そして彼等も、例に漏れず軽めに動物の仮装をしている。どんな流れでこうなったのか気になって仕方がない。
「──そちらの可愛い仔猫さん。貴女の淹れた珈琲が飲みたいのですが、よろしいでしょうか? こちらの喫茶店は珈琲が自慢と、軒先の立て看板でお見かけしまして」
僕は、他人の手が触れたものはどうしても口にできない。だが、彼女は例外だ。
色々と問い詰めたいこともあるし、せっかくだから珈琲も楽しみたい。だからアミレスが淹れてくれたら一番なのだが……。
「はははは、はぃぃ……わかりました……」
「お待ちください主君。主君はオーダー担当です、珈琲なら俺が……!」
「ルティ、貴方もわかるでしょう? ケイリオル卿から漂う『絶対逃しませんよ』オーラが……もう逃げられないわ……」
そんなオーラを出した覚えはないけれど、それで彼女が納得しているなら訂正しなくていいか。

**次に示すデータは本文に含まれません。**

**src/rtl/io_arb_pkg.sv**
```systemverilog
// Shared encodings and helpers for the io channel arbiter.
package io_arb_pkg;

  localparam int IO_DATA_W = 5;

  typedef enum logic [2:0] {
    I_IDLE  = 3'b001,
    I_GRANT = 3'b010,
    I_XFER  = 3'b100
  } in_state_t;

  typedef enum logic [2:0] {
    O_IDLE    = 3'b001,
    O_COLLECT = 3'b010,
    O_ACK     = 3'b100
  } out_state_t;

  // Width of an index into n sources; never narrower than one bit.
  function automatic int GRANT_W(input int n);
    return (n <= 1) ? 1 : $clog2(n);
  endfunction

endpackage

```
**src/rtl/io_rr_picker.sv**
```systemverilog
// Combinational round-robin picker: first set candidate strictly after ptr, wrapping.
module io_rr_picker
  import io_arb_pkg::*;
#(
  parameter int N  = 2,
  parameter int GW = GRANT_W(N)
) (
  input  logic [N-1:0]  cand,
  input  logic [GW-1:0] ptr,
  output logic [GW-1:0] idx,
  output logic          valid
);

  logic [GW-1:0] probe;

  always_comb begin
    idx   = '0;
    valid = 1'b0;
    probe = '0;
    for (int i = 1; i <= N; i++) begin
      probe = GW'((int'(ptr) + i) % N);
      if (!valid && cand[probe]) begin
        valid = 1'b1;
        idx   = probe;
      end
    end
  end

endmodule

```
**src/rtl/io_chan_arbiter.sv**
```systemverilog
// Shares the io unit's input channel round-robin among sources and broadcasts
// its output channel to all enabled sinks with a joined acknowledge.
module io_chan_arbiter
  import io_arb_pkg::*;
#(
  parameter int N_IN    = 2,
  parameter int N_OUT   = 2,
  parameter int TIMEOUT = 1023
) (
  input  logic                      clk,
  input  logic                      reset,
  input  logic                      input_rdy_from_io,
  output logic                      input_val_to_io,
  output logic [IO_DATA_W-1:0]      input_data_to_io,
  input  logic [N_IN-1:0]           src_req_from_dev,
  input  logic [N_IN-1:0]           src_enable_from_pnl,
  output logic [N_IN-1:0]           src_rdy_to_dev,
  input  logic [N_IN-1:0]           src_val_from_dev,
  input  logic [IO_DATA_W*N_IN-1:0] src_data_from_dev,
  input  logic                      output_rdy_from_io,
  input  logic [IO_DATA_W-1:0]      output_data_from_io,
  output logic                      output_ack_to_io,
  input  logic [N_OUT-1:0]          sink_enable_from_pnl,
  output logic [N_OUT-1:0]          sink_rdy_to_dev,
  input  logic [N_OUT-1:0]          sink_ack_from_dev,
  output logic [IO_DATA_W-1:0]      sink_data_to_dev,
  output logic [2:0]                grant_idx_to_pnl,
  output logic                      in_busy_to_pnl,
  output logic                      out_busy_to_pnl,
  output logic                      timeout_to_pnl
);

  localparam int GW = GRANT_W(N_IN);
  localparam int TW = (TIMEOUT > 0) ? $clog2(TIMEOUT + 1) : 1;

  in_state_t      i_state;
  out_state_t     o_state;
  logic [GW-1:0]  grant;
  logic [GW-1:0]  ptr;
  logic [GW-1:0]  pick_idx;
  logic           pick_valid;
  logic [TW-1:0]  timer;
  logic           timeout_hit;
  logic [N_IN-1:0] src_rdy_q;
  logic           timeout_q;

  logic [N_OUT-1:0]     mask;
  logic [N_OUT-1:0]     acked;
  logic [N_OUT-1:0]     acked_next;
  logic [IO_DATA_W-1:0] sink_data_q;
  logic                 ack_q;

  io_rr_picker #(.N(N_IN), .GW(GW)) u_picker (
    .cand  (src_req_from_dev & src_enable_from_pnl),
    .ptr   (ptr),
    .idx   (pick_idx),
    .valid (pick_valid)
  );

  assign timeout_hit = (TIMEOUT != 0) && (timer == TW'(TIMEOUT - 1));

  // Val has priority over abort and timeout; a timeout moves ptr past the silent source.
  always_ff @(posedge clk or posedge reset) begin
    if (reset) begin
      i_state   <= I_IDLE;
      grant     <= '0;
      ptr       <= '0;
      timer     <= '0;
      src_rdy_q <= '0;
      timeout_q <= 1'b0;
    end else begin
      timeout_q <= 1'b0;
      case (i_state)
        I_IDLE: begin
          if (input_rdy_from_io && pick_valid) begin
            grant               <= pick_idx;
            timer               <= '0;
            src_rdy_q           <= '0;
            src_rdy_q[pick_idx] <= 1'b1;
            i_state             <= I_GRANT;
          end
        end
        I_GRANT: begin
          if (src_val_from_dev[grant]) begin
            ptr       <= grant;
            src_rdy_q <= '0;
            i_state   <= I_XFER;
          end else if (!input_rdy_from_io || !src_enable_from_pnl[grant]) begin
            src_rdy_q <= '0;
            i_state   <= I_IDLE;
          end else if (timeout_hit) begin
            ptr       <= grant;
            src_rdy_q <= '0;
            timeout_q <= 1'b1;
            i_state   <= I_IDLE;
          end else if (timer != '1) begin
            timer <= timer + TW'(1);
          end
        end
        I_XFER: begin
          if (!src_val_from_dev[grant]) i_state <= I_IDLE;
        end
        default: i_state <= I_IDLE;
      endcase
    end
  end

  assign acked_next = acked | (sink_ack_from_dev & mask);

  // Mask is frozen per character, so enable changes only apply to the next one.
  always_ff @(posedge clk or posedge reset) begin
    if (reset) begin
      o_state     <= O_IDLE;
      mask        <= '0;
      acked       <= '0;
      sink_data_q <= '0;
      ack_q       <= 1'b0;
    end else begin
      case (o_state)
        O_IDLE: begin
          if (output_rdy_from_io) begin
            sink_data_q <= output_data_from_io;
            mask        <= sink_enable_from_pnl;
            acked       <= '0;
            o_state     <= O_COLLECT;
          end
        end
        O_COLLECT: begin
          acked <= acked_next;
          if (acked_next == mask) begin
            ack_q   <= 1'b1;
            o_state <= O_ACK;
          end
        end
        O_ACK: begin
          if (!output_rdy_from_io && (sink_ack_from_dev & mask) == '0) begin
            ack_q   <= 1'b0;
            o_state <= O_IDLE;
          end
        end
        default: o_state <= O_IDLE;
      endcase
    end
  end

  assign input_val_to_io  = (i_state != I_IDLE) ? src_val_from_dev[grant] : 1'b0;
  assign input_data_to_io = (i_state != I_IDLE)
                            ? src_data_from_dev[int'(grant)*IO_DATA_W +: IO_DATA_W] : '0;
  assign src_rdy_to_dev   = src_rdy_q;
  assign timeout_to_pnl   = timeout_q;
  assign grant_idx_to_pnl = 3'(grant);
  assign in_busy_to_pnl   = (i_state != I_IDLE);

  assign sink_rdy_to_dev  = (o_state == O_COLLECT) ? (mask & ~acked) : '0;
  assign sink_data_to_dev = sink_data_q;
  assign output_ack_to_io = ack_q;
  assign out_busy_to_pnl  = (o_state != O_IDLE);

endmodule

```
**config.mk**
```make
export PLATFORM = sky130hd
export DESIGN_NAME = io_chan_arbiter
export DESIGN_NICKNAME = d
export VERILOG_FILES = /design/src/rtl/io_arb_pkg.sv /design/src/rtl/io_rr_picker.sv /design/src/rtl/io_chan_arbiter.sv
export SDC_FILE = /design/constraint.sdc
export NUM_CORES = 1
export LEC_CHECK = 0
export ABC_CLOCK_PERIOD_IN_PS = 2600
export CAP_MARGIN = 20
export CORE_MARGIN = 4
export CORE_UTILIZATION = 40
export CTS_BUF_LIST = sky130_fd_sc_hd__clkbuf_4 sky130_fd_sc_hd__clkbuf_8
export DETAILED_ROUTE_END_ITERATION = 10
export PLACE_DENSITY = 0.69
export SKIP_LAST_GASP = 1
export SYNTH_ARGS = -nofsm -noshare
export SYNTH_HDL_FRONTEND = slang
export SYNTH_SLANG_ARGS = --single-unit
```
**constraint.sdc**
```tcl
create_clock -name clk -period 2.6 [get_ports clk]
set_input_delay 0.39 -clock clk [delete_from_list [all_inputs] [get_ports clk]]
set_output_delay 0.39 -clock clk [all_outputs]
set_load 0.01 [all_outputs]
```
# ---- Word-level counts from Yosys, hierarchy flattened
# Index checks and enable logic that the tools add are counted.
dict set report totals {
  register_bits 31
  in_bits 29
  output_inout_bits 22
  word_cells 121
}
dict set report op_classes {
  n_addsub 3
  n_mul 1
  magnitude_cmp 5
  n_eq_ne 22
  shifts 1
  n_mux 50
  bitwise_logic 5
  n_reduce_logical 23
}
# op n
set op_table {}
lappend op_table {{10-bit 2-to-1 mux} 5}
lappend op_table {{3-bit 2-to-1 mux} 8}
lappend op_table {{1-bit 2-to-1 mux} 23}
lappend op_table {{2-bit inequality test, second input constant} 10}
lappend op_table {{10-bit case mux with 2 select lines} 1}
lappend op_table {{3-bit case mux with 3 select lines} 2}
lappend op_table {{3-bit AND reduction} 5}
lappend op_table {{2-bit 2-to-1 mux} 6}
lappend op_table {{10-bit by 1-bit adder with 10-bit output, second input constant} 1}
lappend op_table {{10-bit == test, second input constant} 1}
lappend op_table {{10-bit inequality test, second input constant} 1}
lappend op_table {{10-bit by 5-bit indexed part select with 5-bit output} 1}
lappend op_table {{1-bit by 2-bit < comparator with 1-bit output, second input constant} 4}
lappend op_table {{2-bit case mux with 2 select lines} 2}
lappend op_table {{2-bit nonzero test} 4}
lappend op_table {{2-bit bitwise AND} 3}
lappend op_table {{3-bit by 1-bit == test with 1-bit output, second input constant} 2}
lappend op_table {{3-bit by 2-bit == test with 1-bit output, second input constant} 2}
lappend op_table {{3-bit == test, second input constant} 2}
lappend op_table {{3-bit by 1-bit inequality test with 1-bit output, second input constant} 2}
lappend op_table {{2-bit AND reduction} 3}
lappend op_table {{6-bit AND reduction} 1}
lappend op_table {{5-bit 2-to-1 mux} 1}
lappend op_table {{1-bit logical AND} 4}
lappend op_table {{12 further kinds} 16}

# ---- Depth between registers and ports, before layout
# Gate-level depths: netlist of the first run.
dict set report logic_depth {
  ltp_word 13
  ltp_mapped 8
  depth_no_buf 7
}

# ---- Modules after synthesis
# Synthesis of the first run repeated with hierarchy kept, for this count alone.
dict set report hier_totals {
  cells_unflattened 187
  area_unflattened_um2 1775.5
}
# module instances cells_per_inst area_each_um2 seq_area_each_um2
set modules_own_cells {}
lappend modules_own_cells {io_chan_arbiter 1 185 1761.7 778.2}
lappend modules_own_cells {io_rr_picker 1 2 13.8 0.0}

# ---- Worst setup path before layout of the first run
# OpenSTA, ideal clock, no wires.
dict set report synth_path {
  path_kind {flip-flop to flip-flop}
  start {reg timer[0]}
  end {reg ptr}
  setup_ns 0.128
  t_arrival_ns 1.975
  required_time_ns 2.472
  setup_slack_ns 0.498
  stages_incl_launch_ff 9
  path_buffers 1
  synth_period_minus_slack_ns 2.102
  path_cell_list {dfrtp_1 -> inv_1 -> ha_1 -> nand4_1 -> or3_1 -> buf_2 -> or4b_4 -> o21ai_2 -> mux2_1}
}
dict set report synth_via {
  elab_chain_cells 3
}
# element line_no
set synth_rtl {}
lappend synth_rtl {{start, declared} io_chan_arbiter.sv:42} ;# logic [TW-1:0] timer;
lappend synth_rtl {{start signal, assigned} io_chan_arbiter.sv:97} ;# timer <= timer + TW'(1);
lappend synth_rtl {{10-bit == test} io_chan_arbiter.sv:60} ;# assign timeout_hit = (TIMEOUT != 0) && (timer == TW'(TIMEOUT - 1));
lappend synth_rtl {{2-bit nonzero test (no line)} -}
lappend synth_rtl {{3-bit AND reduction (no line)} -}
lappend synth_rtl {{end signal, assigned} io_chan_arbiter.sv:85} ;# ptr <= grant;
lappend synth_rtl {{end signal, assigned} io_chan_arbiter.sv:92} ;# ptr <= grant;
lappend synth_rtl {{end, declared} io_chan_arbiter.sv:39} ;# logic [GW-1:0] ptr;
# No other way between the ends.
# A chain may end at the register's enable or synchronous reset.

# ---- Worst setup path in the final report of the first run
dict set report layout_path {
  start {reg o_state[1]}
  end {out sink_rdy_to_dev[0]}
}
dict set report layout_via {
  elab_chain_cells 2
}
# element line_no
set layout_rtl {}
lappend layout_rtl {{start, declared} io_chan_arbiter.sv:37} ;# out_state_t o_state;
lappend layout_rtl {{start signal, assigned} io_chan_arbiter.sv:113} ;# o_state <= O_IDLE;
lappend layout_rtl {{start signal, assigned} io_chan_arbiter.sv:125} ;# o_state <= O_COLLECT;
lappend layout_rtl {{start signal, assigned} io_chan_arbiter.sv:132} ;# o_state <= O_ACK;
lappend layout_rtl {{3-bit by 2-bit == test with 1-bit output} io_chan_arbiter.sv:154} ;# assign sink_rdy_to_dev = (o_state == O_COLLECT) ? (mask & ~acked) : '0;
lappend layout_rtl {{2-bit 2-to-1 mux} io_chan_arbiter.sv:154}
lappend layout_rtl {{end, declared} io_chan_arbiter.sv:24} ;# output logic [N_OUT-1:0] sink_rdy_to_dev,
# No other way between the ends.

==> results of run 1 <==
[cells in the mapped netlist, drive strengths merged (2+ instances only)]
cell,count
nand2,16
nand4,5
buf,5
nand3,8
a22o,2
dfstp,2
or4,2
a31oi,5
o21ai,9
ha,2
o41ai,2
a21oi,7
nand3b,3
dfrtp,29
mux2i,8
nor3b,2
o31ai,2
inv,14
or3,6
nor2,16
clkbuf,4
mux2,7
o211ai,7
[worst max-delay path, cell delays in order (launching register included)]
cell,delay (ns)
dfrtp_1,0.45
nand2_1,0.10
nor2_1,0.29
nand2_1,0.09
nor2_1,0.10
clkdlybuf4s50_1,0.54
[logic make-up after synthesis]
logic type	Yosys count
simple gates	67
compound gates	43
flops	31
buf+inv	23
mux	15
fa+ha+maj	2
other cells	1
xor+xnor	1
[power groups by stage]
stage	registers [W]	clock network, W	logic, W
floorplan	0.000699	0	0.000315
global placement	0.000702	0	0.000589
CTS	0.000698	0.000416	0.000595
global route	0.000715	0.000430	0.000646
detailed placement	0.000707	0	0.000590
finish	0.000697	0.000397	0.000586
[routing by layer]
| metal | wire, µm | part of all wire |
|---|---|---|
| met3 | 295 | 0.073 |
| met1 | 1870 | 0.46 |
| met5 | 0 | 0 |
| met2 | 1840 | 0.45 |
| met4 | 44 | 0.011 |
[stage by stage]
stage / setup slack (ns) / instances / util / cell area, µm²
6_report: 0.370 / 287 / 0.581 / 2370
5_1_grt: 0.239 / 287 / 0.581 / 2370
3_3_place_gp: 0.327 / 279 / 0.557 / 2280
2_1_floorplan: 0.498 / 184 / - / 1740
4_1_cts: 0.352 / 287 / 0.581 / 2370
3_5_place_dp: 0.302 / 279 / 0.557 / 2280
[sequential cells by signal (all words and copies together) (netlist names)]
name              flops
timer                10
sink_data_to_dev      5
i_state               3
o_state               3
acked                 2
mask                  2
src_rdy_to_dev        2
grant                 1
output_ack_to_io      1
ptr                   1
timeout_to_pnl        1
[path summary, 6_finish.rpt]
check / slack (ns) / startpoint / end
worst max register to register: 0.38 / timer[0]$_DFFE_PP0P_ / ptr$_DFFE_PP0P_
worst min register to register: 0.51 / src_rdy_to_dev[1]$_DFFE_PP0P_ / src_rdy_to_dev[1]$_DFFE_PP0P_
max in group asynchronous: 1.80 / reset / i_state[0]$_DFFE_PP1P_
min in group clk: 0.51 / src_rdy_to_dev[1]$_DFFE_PP0P_ / src_rdy_to_dev[1]$_DFFE_PP0P_
worst min-delay path: 0.48 / reset / output_ack_to_io$_DFFE_PP0P_
worst max-delay path: 0.37 / o_state[1]$_DFFE_PP0P_ / sink_rdy_to_dev[0]
[cells in the final DEF, fill, tap and decap left out, drive strengths merged, types with 2 or more instances in the layout]
master | Yosys | layout
a21oi | 7 | 7
a22o | 2 | 2
a31oi | 5 | 5
buf | 5 | 6
clkbuf | 4 | 7
clkdlybuf4s50 | 0 | 48
conb | 1 | 2
dfrtp | 29 | 29
dfstp | 2 | 2
ha | 2 | 2
inv | 14 | 14
mux2 | 7 | 7
mux2i | 8 | 8
nand2 | 16 | 16
nand3 | 8 | 8
nand3b | 3 | 3
nand4 | 5 | 5
nor2 | 16 | 16
nor3b | 2 | 2
o211ai | 7 | 7
o21ai | 9 | 9
o31ai | 2 | 2
o41ai | 2 | 2
or3 | 6 | 6
or4 | 2 | 2
[final cells by class]
| type | instances | area (µm²) | area share |
|---|---|---|---|
| Clock buffer | 7 | 90.1 | 0.0380 |
| Clock inverter | 1 | 5.00 | 0.00211 |
| Inverter | 14 | 52.6 | 0.0222 |
| Multi-Input combinational cell | 130 | 858 | 0.362 |
| Sequential cell | 31 | 778 | 0.328 |
| Tap cell | 50 | 62.6 | 0.0264 |
| Timing Repair Buffer | 54 | 526 | 0.222 |
==> results.md, run 1 <==
* Outcome: complete, no violations
* Remaining DRCs at 0
* Final cycle utilization of the critical path at 0.858
* I/O pin count at 51
* Clock Tree Buf Depth at 2
* Synth Area in XOR/XNOR at 0.00505
* Layout cells sized above 1 at 0.122
* Clk_skew at 0.00685 ns
* Share of the synthesized area in the top cell type at 0.419
* Slew @ Worst Pin at 0.623 ns
* Largest net degree at the start of global routing at 32
* Data arrival, critical path at between 1.5 and 2 ns
* Total GRT Usage at 0.154
* Endpoints failing setup at 0
* CP required at ~2.2 ns
* Switching power at 0.000527 W
* RSZ-0062 raised after global routing: false
* Max VDD drop at roughly 0.36 mV
* CTS Sinks at 31
* Mapped Cells at roughly 180
* Slew headroom at 0.579
* Vias at 1519
* Row count at 23
* ANT cells at 0
* TritonCTS clock tree: built
* Postcts setup bufs at 0
* Int Power at 0.00115 W
* Setup CP Type: reg2out
* Most utilized layer in the global route result: met2
* Drt via density at approximately 5.3
* Chip Height at between 70 and 80 µm
* Setup crit start kind: flop
* Final nets at approximately 270
* Seq pwr share at 0.415
* Dominant synthesized flop cell: dfrtp_1
* Yosys reg bits at 31
* Area Growth Syn to Fin at 36.9%
* Comb pwr share at 0.349
* Met2 Use GR at 0.236
* Initial Util at 0.424
* Core Region at about 0.0041 mm²
* Post-Synth Simple-Gate Area at 0.206
* Distinct cells, synth at 50
* TritonCTS buffer count at 5
* Power Total at approximately 0.0017 W
* Clk pin slew, worst setup/hold paths at around 0.06 ns
* Mux cell area share after synthesis at 0.0917
* Routed wire per std cell at between 10 and 15 µm
* Largest family of logic cells by synthesized area: simple AND/OR/NAND/NOR gates
* Synth Area in Compound Gates at 0.173
* DIE AREA at approximately 0.0054 mm²
* Top cell type by total area after synthesis: dfrtp_1
* Seq/Total Area, Yosys at 0.449
* Number of global-route vias before repair at 1465
* First-pass GRT wire length at 6590 µm
* Pwr/cell area at between 700 and 800 mW/mm²
* Met1 GRT Util at 0.209
* I/O Buffers at 48
* H-tree Lvls at 2
* Initial antenna violation count at 0
* Die Span X at around 74 µm
* Top cells by area, synth: dfrtp_1, mux2i_1, mux2_2
* Clk pwr share at 0.237
* FILL cells at ~370
* Detailed Route WL at just over 4000 µm
* GPL Wtd Cong at a little over 0.8
* Asr flop ratio synth at 1.00
* Net Sw Frac at 0.313
* Clock root buffer: clkbuf_8
* Synth Warn # at 0
* Drt initial violations at 59
* Grt ovf at 0
* CP Max Fanout at 8
* Hold crit path type: in2async
* Fin crit period at 2.23 ns
* Worst hold margin at between 0.4 and 0.5 ns
* CTS hold repair buffers at 0
* PostCTS Resize Cnt at 0
* Global-route track usage on met3 at 0.0397
* Post-synth EDFFs at 0
* Mapped cell area at about 0.0017 mm²
* FMAX at 0.448 GHz
* Drt pass-1 iters at 4
* Leakage dissipation at between 1 and 1.5 nW
* Hpwl dp at between 3000 and 4000 µm
* Avg Cell Area, Syn at ~9.5 µm²
* Post-route ant nets at 0
* Synth Area in Adders at 0.0144
* Hold Fails Final Rpt at 0
* Worst-Skew Late Latency at approximately 0.28 ns
* CP Capture Type: output port
* Worst-case reg-to-reg path depth at 7
* Setup TNS at 0 ns
* Max Slew Vio Count at 0
* MaxCap Viol Count at 0
(Power assumes the default switching activity.)
==> inputs of run 2 (changes only) <==
--- a/config.mk
+++ b/config.mk
@@ -5,8 +5,8 @@
 export SDC_FILE = /design/constraint.sdc
 export NUM_CORES = 1
 export LEC_CHECK = 0
-export ABC_CLOCK_PERIOD_IN_PS = 2600
-export CAP_MARGIN = 20
+export ABC_CLOCK_PERIOD_IN_PS = 2100
+export CAP_MARGIN = 0
 export CORE_MARGIN = 4
 export CORE_UTILIZATION = 40
 export CTS_BUF_LIST = sky130_fd_sc_hd__clkbuf_4 sky130_fd_sc_hd__clkbuf_8
==> constraint.sdc (replaced) <==
create_clock -name clk -period 2.1 [get_ports clk]
set_input_delay 0.315 -clock clk [delete_from_list [all_inputs] [get_ports clk]]
set_output_delay 0.315 -clock clk [all_outputs]
set_load 0.01 [all_outputs]
==> run 2 against run 1 <==
  * Worst hold slack lost 0.078 ns
  * Clock skew is essentially flat
  * Cell count grew 6.3%
  * Critical path depth shrank 1
  * Power grew 27%
  * Highest routed layer unchanged
  * Sequential share of layout area shrank 2.1 points
  * Register-to-register slack lost 0.33 ns
  * Global-route usage grew 0.34 points
  * Wire length grew 4.6%
  * Critical endpoint is now input_data_to_io[0]
  * Clock power grew 25%
  * Count of clock-buffer cells in the layout is the same
  * Combinational power grew 34%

「で、ではこちらへ……ご案内します……一名様ご来店です……にゃん……」
だからなんだその語尾。──これを、どこの馬の骨とも知れぬ連中相手にもしているのか?
それは……説教案件かもしれないなぁ。
「──ありがとうございます。とても愛らしい、金の毛並みの仔猫さん」
「ひぇ……っ、絶対怒ってるぅぅ……」
これは新発見だ。仔猫な姪は、泣きそうな顔も可愛らしい。
自分で珈琲を淹れた事が無いらしいアミレスが淹れた珈琲は、思わず笑ってしまう程に、味が濃かった。
後半は久々のケイリオル視点でした。
近頃アミレスに対して激甘な彼ですが、この通りとんでもない親馬鹿(※親ではない)になっております。